Fase 4: Konseptualisasi dan Generalisasi (Abstract Conceptualization)
Di fase ini, wawasan dari refleksi dihubungkan dengan teori atau konsep yang lebih luas.
- Tindakan Guru: Membantu siswa merumuskan kesimpulan, prinsip, atau model. Guru bisa memberikan mini-lesson untuk memperkenalkan istilah akademis yang relevan atau menunjukkan hubungan antara temuan siswa dengan pengetahuan yang sudah ada.
- Tujuan: Memberi nama dan struktur pada pembelajaran, mengubah wawasan menjadi pengetahuan formal.
Fase 5: Aplikasi dan Eksperimen (Active Experimentation)
Langkah terakhir adalah menerapkan pengetahuan baru tersebut.
- Tindakan Guru: Memberikan tantangan atau tugas baru di mana siswa harus menggunakan konsep yang baru mereka pahami. Guru bertindak sebagai mentor yang memberikan umpan balik atas rencana atau hasil kerja siswa.
- Tujuan: Menguji pemahaman siswa dan melatih keterampilan aplikasi. Hasil dari fase ini akan menjadi pengalaman konkret untuk siklus belajar berikutnya.
Strategi Kunci dalam Mendesain Model Ini
- Mulai dari Tujuan Akhir: Sebelum memilih aktivitas, tentukan dulu apa pemahaman atau keterampilan yang ingin Anda capai. Lalu, rancang mundur: aktivitas apa yang bisa memantik refleksi menuju pemahaman tersebut?
- Pilih Pengalaman yang Tepat: Tidak semua pengalaman diciptakan sama. Pilih aktivitas yang relevan dengan kehidupan siswa, cukup menantang namun tidak membuat frustrasi, dan memungkinkan adanya beragam hasil atau perspektif.
- Siapkan Pertanyaan, Bukan Jawaban: Kunci keberhasilan model ini ada di Fase 3 (Refleksi). Siapkan daftar pertanyaan pemantik yang baik sebelum sesi dimulai. Fokus pada pertanyaan "mengapa" dan "bagaimana", bukan hanya "apa".

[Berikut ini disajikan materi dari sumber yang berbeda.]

What follows belongs to an exercise in optimizing a design on an open flow for small area, a short achievable clock period and few clock cycles per item; a production flow would make more cautious choices. Function was checked by simulation only, so behaviour that the tests miss may differ from the original. No activity file was given, so power comes from the tool's default toggle rates.

== job 8966 ==
==> flow/design.v (excerpt) <==
module img_sha256 (
    input  wire         clk,
    input  wire         rst,         
    input  wire         in_valid,
    output wire         in_ready,
    input  wire [31:0]  in_data,
    input  wire         in_last,
    output reg          out_valid,
    output wire [255:0] out_digest
);
clock: 10.0 ns
lec_check: 0
abc_area: 1
cap_margin: 20
core_margin: 2
core_utilization: 40
cts_buf_list: sky130_fd_sc_hd__clkbuf_16
cts_cluster_diameter: 70
cts_cluster_size: 20
place_density: 0.6
setup_slack_margin: 5
slew_margin: 20
tns_end_percent: 5
standard.sh (not shown) runs the stock make flow with config.mk's settings and CLKGATE_MAP_FILE= SYNTH_SCRIPT=/design/flow/synth_recipe.tcl, a recipe that flattens the netlist after the stock synthesis.
==> flow/flow/run.sh <==
#!/bin/bash
# Standard layout, with the port buffers made from the smallest buffer.
set -euo pipefail
export BUFFER_PORTS_ARGS="-buffer_cell sky130_fd_sc_hd__buf_1"
bash standard.sh > standard_flow.log 2>&1
The flow did not stop early for job 8966: all stages ran, and the layout cleared the timing, design-rule and antenna checks.
Testbench counts of job 8966, summed over its fixed seeds: cycles 64,020, words 14,230.
[inputs] job 9690 vs job 8966
# job 8966
export LEC_CHECK = 0
export ABC_AREA = 1
export CAP_MARGIN = 20
export CORE_MARGIN = 2
export CORE_UTILIZATION = 40
export CTS_BUF_LIST = sky130_fd_sc_hd__clkbuf_16
export CTS_CLUSTER_DIAMETER = 70
export CTS_CLUSTER_SIZE = 20
export PLACE_DENSITY = 0.6
export SETUP_SLACK_MARGIN = 5
export SLEW_MARGIN = 20
export TNS_END_PERCENT = 5
create_clock -name core_clock -period 10.0 [get_ports {clk}]
# job 9690
export LEC_CHECK = 0
export CAP_MARGIN = 20
export CORE_MARGIN = 2
export CORE_UTILIZATION = 40
export PLACE_DENSITY = 0.6
export SETUP_SLACK_MARGIN = 5
export SLEW_MARGIN = 20
create_clock -name core_clock -period 10.0 [get_ports {clk}]
Results
Job 9690 vs job 8966, start point of the critical path: w[1][10] vs w[1][8]. Job 8966 → job 9690: latest clock arrival within the worst-skew pair now larger, area growth from synthesis to layout now larger. Re number of sequential storage elements: no difference whatsoever between job 9690 and job 8966. | combinational cell fraction of total power | higher: job 8966 |.
Edits applied to the flow inputs when going from job 9690 to job 6753:
# job 9690
export LEC_CHECK = 0
export CAP_MARGIN = 20
export CORE_MARGIN = 2
export CORE_UTILIZATION = 40
export PLACE_DENSITY = 0.6
export SETUP_SLACK_MARGIN = 5
export SLEW_MARGIN = 20
create_clock -name core_clock -period 10.0 [get_ports {clk}]
# job 6753
export LEC_CHECK = 0
export CAP_MARGIN = 20
export CORE_MARGIN = 2
export CORE_UTILIZATION = 40
export CTS_BUF_LIST = sky130_fd_sc_hd__clkbuf_16
export CTS_CLUSTER_DIAMETER = 70
export CTS_CLUSTER_SIZE = 20
export PLACE_DENSITY = 0.6
export SETUP_SLACK_MARGIN = 5
export SLEW_MARGIN = 20
create_clock -name core_clock -period 10.0 [get_ports {clk}]
## What came out
Looking at data arrival time of the critical path, job 6753 sits 0.04 ns above job 9690.
Origin of the worst setup path = e[21]: job 6753; origin of the worst setup path = w[1][10]: job 9690
From job 9690 to job 6753 the numbers moved as follows: global-route track usage on met1 held steady; post-layout minimum cycle time grew by 0.067 ns; sequential share of the synthesized area held steady.
The count of inserted antenna diode cells of job 6753 is higher than that of job 9690.
Summary: with job 9690 as the reference, leakage power in job 6753 moved down by a few percent.
Of job 6753 and job 9690, job 6753 shows the higher combinational cell fraction of total power, with job 9690 below it.
Total length of routed met3 wires down about 2.8% in job 6753 wrt job 9690
Job 6753 consumes less power than job 9690 does.
Taking job 9690 as the reference point, the worst setup slack of job 6753 falls by 0.067 ns.
The inputs of job 6880 differ from those of job 6753 as listed below.
# job 6753
export LEC_CHECK = 0
export CAP_MARGIN = 20
export CORE_MARGIN = 2
export CORE_UTILIZATION = 40
export CTS_BUF_LIST = sky130_fd_sc_hd__clkbuf_16
export CTS_CLUSTER_DIAMETER = 70
export CTS_CLUSTER_SIZE = 20
export PLACE_DENSITY = 0.6
export SETUP_SLACK_MARGIN = 5
export SLEW_MARGIN = 20
create_clock -name core_clock -period 10.0 [get_ports {clk}]
# job 6880
export LEC_CHECK = 0
export ABC_AREA = 1
export CAP_MARGIN = 20
export CORE_MARGIN = 2
export CORE_UTILIZATION = 40
export CTS_BUF_LIST = sky130_fd_sc_hd__clkbuf_16
export CTS_CLUSTER_DIAMETER = 70
export CTS_CLUSTER_SIZE = 20
export PLACE_DENSITY = 0.6
export SETUP_SLACK_MARGIN = 5
export SLEW_MARGIN = 20
create_clock -name core_clock -period 10.0 [get_ports {clk}]
Power ended up 2.9 mW higher on job 6880 than on job 6753.
Portion of the post-synthesis area used by sequential elements (higher): job 6753
Job 6880 vs. job 6753: share of the clock period used by the worst path decreased by 3.3 points relative to the old numbers, combinational power saw an increase.
[diff] clock skew, job 6880 relative to job 6753: regression
Summary: register-to-register slack, job 6880 better than job 6753
Looking at the reports, job 6880 completed the entire flow and the layout it produced met the timing, design-rule and antenna checks.
Changes observed in job 6880 relative to job 6753: sequential share of layout area +0.34 points, synthesis-to-layout area growth decreased by 2.1 points relative to the old numbers, fraction of final layout cells with drive strength greater than 1 went down, core outline area now sits higher.
Final cell utilization of the core down 1.1 points in job 6880 wrt job 6753

afterwards: timing with drivers on the ports:
How much do the figures lean on ideal ports? The routed layouts below were timed once more, with nothing changed but the port constraints. Step 1, drivers: a clkbuf_16 drives clk and a buf_2 each remaining input, both assumed. Step 2 times the ports against the registers' clock, not the clock port: input delays grow and output delays shrink by t, the midpoint of the rising clock arrivals with the driver on. a / b / c = no drivers / after step 1 / after step 2; a / b = the first two.
| run | shift t [ns] | slack for setup (ns) | hold WS [ns] | clock arrival spread, ns | worst data-port slew with drivers (ns) |
|---|---|---|---|---|---|
| job 8966 | 0.745 | 4.927 / 4.927 / 4.640 | 0.304 / 0.304 / 0.304 | 0.068 / 0.068 | 0.04 |
| job 9690 | 0.763 | 4.969 / 4.969 / 4.572 | 0.315 / 0.315 / 0.315 | 0.060 / 0.060 | 0.05 |
| job 6753 | 0.746 | 4.902 / 4.902 / 4.660 | 0.311 / 0.311 / 0.311 | 0.039 / 0.039 | 0.05 |
| job 6880 | 0.743 | 5.229 / 5.229 / 4.617 | 0.307 / 0.307 / 0.307 | 0.066 / 0.066 | 0.04 |
After both steps every run listed still meets setup and hold. For job 6880, which loses most, drivers alone change the setup slack by 0.000 ns; drivers and shift together by -0.612 ns.
What follows belongs to an exercise in optimizing a design on an open flow for small area and a short achievable clock period; a production flow would make more cautious choices. At most, simulation tests tie the RTL to the original design; equivalence was not proved. Power and IR drop assume default switching activity.

Setup of oak:
// chan_decim
module chan_decim (
    input  wire        clk,
    input  wire        rst,         
    input  wire        bit_valid,
    input  wire        bit_in,
    output wire        out_valid,
    output wire [39:0] out_v
);
For scale: ~5600 cells after synthesis, about 1900 flip-flops, about 66000 um2 of cells after synthesis.
export LEC_CHECK = 0
export ABC_CLOCK_PERIOD_IN_PS = 3500
export CAP_MARGIN = 20
export CORE_MARGIN = 2
export CORE_UTILIZATION = 40
export CTS_BUF_LIST = sky130_fd_sc_hd__clkbuf_4 sky130_fd_sc_hd__clkbuf_8
export SLEW_MARGIN = 20
create_clock -name core_clock -period 12.0 [get_ports {clk}]
run.sh (not shown) runs the stock make flow with config.mk's settings and CLKGATE_MAP_FILE= SYNTH_SCRIPT=/design/flow/synth_recipe.tcl, a recipe that flattens the netlist after the stock synthesis.
### oak -> pine
Settings: ABC_CLOCK_PERIOD_IN_PS: 3500 -> unset; CORE_UTILIZATION: 40 -> 65.
==> run summary <==
- Comparing area of all placed cells without fillers for pine and oak, the smaller number came from pine.
- After synthesis and placement, the instance count of pine is below that of oak.
- [pine vs oak] share of the clock period used by the worst path: lower in pine
Setup changes, pine to birch
Settings: CTS_BUF_LIST no longer set, was sky130_fd_sc_hd__clkbuf_4 sky130_fd_sc_hd__clkbuf_8; CORE_UTILIZATION now 40, was 65.
==> comparison <==
- birch vs. pine: average wire per cell in the routed design saw a decrease; final area up 1100 um2; setup slack saw a decrease; worst slew margin relative to its limit picked up an extra 4.4 points; maximum number of pins on one net before global-route repair went down by 1.2%.
- Global-route usage over all layers delta for birch relative to pine: 10 points lower
- Insertion delay to the later sink of the worst-skew pair on birch is down relative to pine.
- On data arrival time of the worst path, the higher figure sits with pine, not birch.
- Re setup-violating endpoint count in the final report: no difference whatsoever between birch and pine.
- On non-clock buffer count in the final layout: between pine and birch, it ends up higher for birch.
- Routed wire length on birch is behind pine.

chan_decim, a different RTL version from the one above (not shown whole).
Size: ~5,000 cells after synthesis, about 1,900 flip-flops, roughly 45 I/O pins, about 0.062 sq mm of cells after synthesis.
==> flow/config.mk <==
export PLATFORM = sky130hd
export DESIGN_NAME = chan_decim
export DESIGN_NICKNAME = chan_decim
export VERILOG_FILES = /design/flow/design.v
export SDC_FILE = /design/flow/constraint.sdc
export NUM_CORES = 4
export LEC_CHECK = 0
export CAP_MARGIN = 20
export CORE_MARGIN = 2
export CORE_UTILIZATION = 55
export CTS_CLUSTER_DIAMETER = 60
export CTS_CLUSTER_SIZE = 24
export SLEW_MARGIN = 20
==> flow/constraint.sdc <==
create_clock -name core_clock -period 12.0 [get_ports {clk}]
set_input_delay 2.4000 -clock core_clock [delete_from_list [all_inputs] [get_ports {clk}]]
set_output_delay 2.4000 -clock core_clock [all_outputs]
set_load 0.01 [all_outputs]
Edit:
==> flow/flow/run.sh (new file) <==
#!/bin/bash
# Standard layout (the standard.sh, standard synthesis unchanged) with
# timing repair aimed at a setup slack margin, so the resizer also works on
# paths that already meet the 12 ns clock. Output goes to flow_make.log.
set -euo pipefail
export SETUP_SLACK_MARGIN=8.3
bash standard.sh > flow_make.log 2>&1
==> flow/standard.sh (new file) <==
#!/bin/bash
# synth_recipe.tcl (not shown) runs the flow's synth.tcl, then flattens the netlist and writes it again
# the make line also repeats each setting of config.mk as NAME=value (left out here)
make -C /OpenROAD-flow-scripts/flow DESIGN_CONFIG=/design/flow/config.mk WORK_HOME=/design/flow/orfs CLKGATE_MAP_FILE= SYNTH_SCRIPT=/design/flow/synth_recipe.tcl "${@:-finish}"
removed: flow/run.sh
Result: The changed run went through all stages and came out clean. Non-clock buffer count came out higher by 86. Clock skew came out higher by 0.021 ns. Core utilization came out higher by 1.9 points. Global-route usage came out higher by 0.56 points. Clock-buffer cell count came out higher by 3. Total power came out higher by 1.3%. Maximum frequency came out higher by 21%. Routed wire length came out higher by 4.9%. Area after synthesis stays the same.
Edit:
--- a/flow/flow/run.sh
+++ b/flow/flow/run.sh
@@ -5,3 +5,3 @@
 set -euo pipefail
-export SETUP_SLACK_MARGIN=8.3
+export SETUP_SLACK_MARGIN=7.8
 bash standard.sh > flow_make.log 2>&1
=>
- sequential share of layout area rises by 1.2 points
- sequential cell count is unchanged
- maximum frequency decreases by 7.2%
- hold slack improves by 0.022 ns
- design area goes down by 2.5%
- setup slack gets worse by 0.30 ns
- wire length goes down by 4.4%
- global-route usage falls by 0.51 points
- first-iteration DRC count drops by 14%
No run of this note included a check of the RTL's function; only the layout flow was run.

run 1:
Another version of the RTL of chan_decim (not shown whole).
Size: ~4500 cells after synthesis, roughly 45 I/O pins, about 0.060 sq mm of cells after synthesis.
Settings: LEC_CHECK=0, CAP_MARGIN=20, CORE_MARGIN=2, CORE_UTILIZATION=72, CTS_CLUSTER_DIAMETER=60, CTS_CLUSTER_SIZE=24, SLEW_MARGIN=20; clock period 12.0 ns.
standard.sh (not shown) runs the stock make flow with config.mk's settings and CLKGATE_MAP_FILE= SYNTH_SCRIPT=/design/flow/synth_recipe.tcl, a recipe that flattens the netlist after the stock synthesis.
==> flow/flow/run.sh <==
#!/bin/bash
# Standard layout (the standard.sh, standard synthesis unchanged) with
# timing repair aimed at a setup slack margin, so the resizer also works on
# paths that already meet the 12 ns clock. Output goes to flow_make.log.
set -euo pipefail
export SETUP_SLACK_MARGIN=8.3
bash standard.sh > flow_make.log 2>&1
The following lists how run 2 was set up differently from run 1:
- CORE_UTILIZATION changed from 72 to 70
==> flow/flow/run.sh <==
#!/bin/bash
# Standard layout (the standard.sh, standard synthesis unchanged) with
# timing repair aimed at a setup slack margin, so the resizer also works on
# paths that already meet the 12 ns clock, and with buf_4 port buffers.
# Output goes to flow_make.log; each tool also logs under orfs/logs.
set -euo pipefail
export SETUP_SLACK_MARGIN=8.3
export BUFFER_PORTS_ARGS="-buffer_cell sky130_fd_sc_hd__buf_4"
bash standard.sh > flow_make.log 2>&1
Findings:
- After synthesis and placement, the instance count of run 2 is above that of run 1.
- Diff run 1 and run 2: routed wire length lower in run 2
- Compared with run 1, in run 2 post-placement cell count went up, final area comparable, number of buffers inserted during clock tree synthesis moved up, final clock period utilization by the worst path went down by 0.24 points.
- Delta(share of layout cells above drive strength 1, run 2 - run 1) < 0
- Between run 1 and run 2, the initial antenna violation count is lower for run 1.
From an optimization exercise on the open Yosys and OpenROAD flow, aimed at small area and a short achievable clock period; shortcuts taken in it are not production practice. The RTL was checked by simulation tests, not by an equivalence proof against the original design.

==> constraint.sdc <==
create_clock -name core_clock -period 13.5 [get_ports {clk}]
set_input_delay 2.7000 -clock core_clock [delete_from_list [all_inputs] [get_ports {clk}]]
set_output_delay 2.7000 -clock core_clock [all_outputs]
set_load 0.01 [all_outputs]
==> design.v <==
module gf128_mul (
    input  wire [6:0] a,
    input  wire [6:0] b,
    output reg  [6:0] p
);
    reg [6:0] acc;
    reg [6:0] sh;
    integer   i;
    always @* begin
        acc = 7'd0;
        sh  = a;
        for (i = 0; i < 7; i = i + 1) begin
            if (b[i])
                acc = acc ^ sh;
            sh = {sh[5:0], 1'b0} ^ (sh[6] ? 7'h09 : 7'h00);
        end
        p = acc;
    end
endmodule
module dected_enc (
    input  wire [63:0] data,
    output wire [14:0] check
);
    localparam [13:0] G_LOW = 14'h0377;    
    reg [13:0] rem;
    reg        fb;
    integer    i;
    always @* begin
        rem = 14'd0;
        for (i = 63; i >= 0; i = i - 1) begin
            fb  = data[i] ^ rem[13];
            rem = {rem[12:0], 1'b0} ^ (fb ? G_LOW : 14'd0);
        end
    end
    assign check = {^data ^ ^rem, rem};
endmodule
module dected_dec (
    input  wire [63:0] data,
    input  wire [14:0] check,
    output reg  [63:0] out_data,
    output reg  [14:0] out_check,
    output reg  [1:0]  corr,       
    output reg         ue          
);
    localparam integer NPOS = 78;
    wire [NPOS-1:0] r = {data, check[13:0]};
    reg [6:0] s1;
    reg [6:0] s3;
    reg       par;
    reg [6:0] pw1;      
    reg [6:0] pw3;      
    integer   i;
    always @* begin
        s1  = 7'd0;
        s3  = 7'd0;
        pw1 = 7'd1;
        pw3 = 7'd1;
        for (i = 0; i < NPOS; i = i + 1) begin
            if (r[i]) begin
                s1 = s1 ^ pw1;
                s3 = s3 ^ pw3;
            end
            pw1 = {pw1[5:0], 1'b0} ^ (pw1[6] ? 7'h09 : 7'h00);
            pw3 = {pw3[5:0], 1'b0} ^ (pw3[6] ? 7'h09 : 7'h00);
            pw3 = {pw3[5:0], 1'b0} ^ (pw3[6] ? 7'h09 : 7'h00);
            pw3 = {pw3[5:0], 1'b0} ^ (pw3[6] ? 7'h09 : 7'h00);
        end
        par = ^r ^ check[14];
    end
    wire [6:0] s1_sq;
    wire [6:0] s1_cube;
    gf128_mul u_sq   (.a(s1),    .b(s1), .p(s1_sq));
    gf128_mul u_cube (.a(s1_sq), .b(s1), .p(s1_cube));
    wire [6:0] t = s1_cube ^ s3;
    wire [NPOS-1:0] root;
    wire [6:0] apow [0:2*NPOS-2];
    assign apow[0] = 7'd1;
    genvar g;
    generate
        for (g = 1; g <= 2 * NPOS - 2; g = g + 1) begin : g_apow
            assign apow[g] = {apow[g-1][5:0], 1'b0} ^ (apow[g-1][6] ? 7'h09 : 7'h00);
        end
        for (g = 0; g < NPOS; g = g + 1) begin : g_pos
            wire [6:0] x  = apow[g];        
            wire [6:0] x2 = apow[2 * g];    
            wire [6:0] term2;   
            wire [6:0] term1;   
            gf128_mul u_t2 (.a(s1),    .b(x2), .p(term2));
            gf128_mul u_t1 (.a(s1_sq), .b(x),  .p(term1));
            assign root[g] = (s1 != 7'd0) && ((term2 ^ term1 ^ t) == 7'd0);
        end
    endgenerate
    reg [6:0] nroots;
    integer   n;
    always @* begin
        nroots = 7'd0;
        for (n = 0; n < NPOS; n = n + 1)
            nroots = nroots + {6'd0, root[n]};
    end
    wire syn_zero = (s1 == 7'd0) && (s3 == 7'd0);
    wire t_zero   = (t == 7'd0);
    reg [NPOS-1:0] flip;
    reg            flip_par;
    always @* begin
        flip     = {NPOS{1'b0}};
        flip_par = 1'b0;
        corr     = 2'd0;
        ue       = 1'b0;
        if (syn_zero) begin
            if (par) begin
                flip_par = 1'b1;
                corr     = 2'd1;
            end
        end else if (par) begin
            if (t_zero && nroots == 7'd1) begin
                flip = root;
                corr = 2'd1;
            end else begin
                ue = 1'b1;
            end
        end else begin
            if (t_zero && nroots == 7'd1) begin
                flip     = root;
                flip_par = 1'b1;
                corr     = 2'd2;
            end else if (!t_zero && nroots == 7'd2) begin
                flip = root;
                corr = 2'd2;
            end else begin
                ue = 1'b1;
            end
        end
        out_data  = data ^ flip[NPOS-1:14];
        out_check = {check[14] ^ flip_par, check[13:0] ^ flip[13:0]};
    end
endmodule
module dected_codec (
    input  wire        clk,
    input  wire        rst_n,
    input  wire        enc_valid,
    input  wire [63:0] enc_data,
    output reg         enc_out_valid,
    output reg  [63:0] enc_out_data,
    output reg  [14:0] enc_out_check,
    input  wire        dec_valid,
    input  wire [63:0] dec_data,
    input  wire [14:0] dec_check,
    output reg         dec_out_valid,
    output reg  [63:0] dec_out_data,
    output reg  [14:0] dec_out_check,
    output reg  [1:0]  dec_out_corr,
    output reg         dec_out_ue
);
    reg        enc_v_q;
    reg [63:0] enc_d_q;
    reg        dec_v_q;
    reg [63:0] dec_d_q;
    reg [14:0] dec_c_q;
    always @(posedge clk) begin
        if (!rst_n) begin
            enc_v_q <= 1'b0;
            dec_v_q <= 1'b0;
        end else begin
            enc_v_q <= enc_valid;
            dec_v_q <= dec_valid;
        end
    end
    always @(posedge clk) begin
        if (enc_valid)
            enc_d_q <= enc_data;
        if (dec_valid) begin
            dec_d_q <= dec_data;
            dec_c_q <= dec_check;
        end
    end
    wire [14:0] enc_check;
    dected_enc u_enc (.data(enc_d_q), .check(enc_check));
    wire [63:0] dec_data_c;
    wire [14:0] dec_check_c;
    wire [1:0]  dec_corr;
    wire        dec_ue;
    dected_dec u_dec (
        .data      (dec_d_q),
        .check     (dec_c_q),
        .out_data  (dec_data_c),
        .out_check (dec_check_c),
        .corr      (dec_corr),
        .ue        (dec_ue)
    );
    always @(posedge clk) begin
        if (!rst_n) begin
            enc_out_valid <= 1'b0;
            dec_out_valid <= 1'b0;
        end else begin
            enc_out_valid <= enc_v_q;
            dec_out_valid <= dec_v_q;
        end
    end
    always @(posedge clk) begin
        if (enc_v_q) begin
            enc_out_data  <= enc_d_q;
            enc_out_check <= enc_check;
        end
        if (dec_v_q) begin
            dec_out_data  <= dec_data_c;
            dec_out_check <= dec_check_c;
            dec_out_corr  <= dec_corr;
            dec_out_ue    <= dec_ue;
        end
    end
endmodule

- Integrasikan Asesmen di Setiap Fase: Asesmen tidak hanya terjadi di akhir. Gunakan observasi di Fase 2, exit ticket di Fase 3, dan penilaian kinerja di Fase 5 untuk mendapatkan gambaran utuh tentang kemajuan belajar siswa.
Dengan memahami sintaks dan strategi ini, guru dapat dengan percaya diri merancang model pembelajaran experiential learning yang tidak hanya seru dan aktif, tetapi juga terstruktur, mendalam, dan transformatif.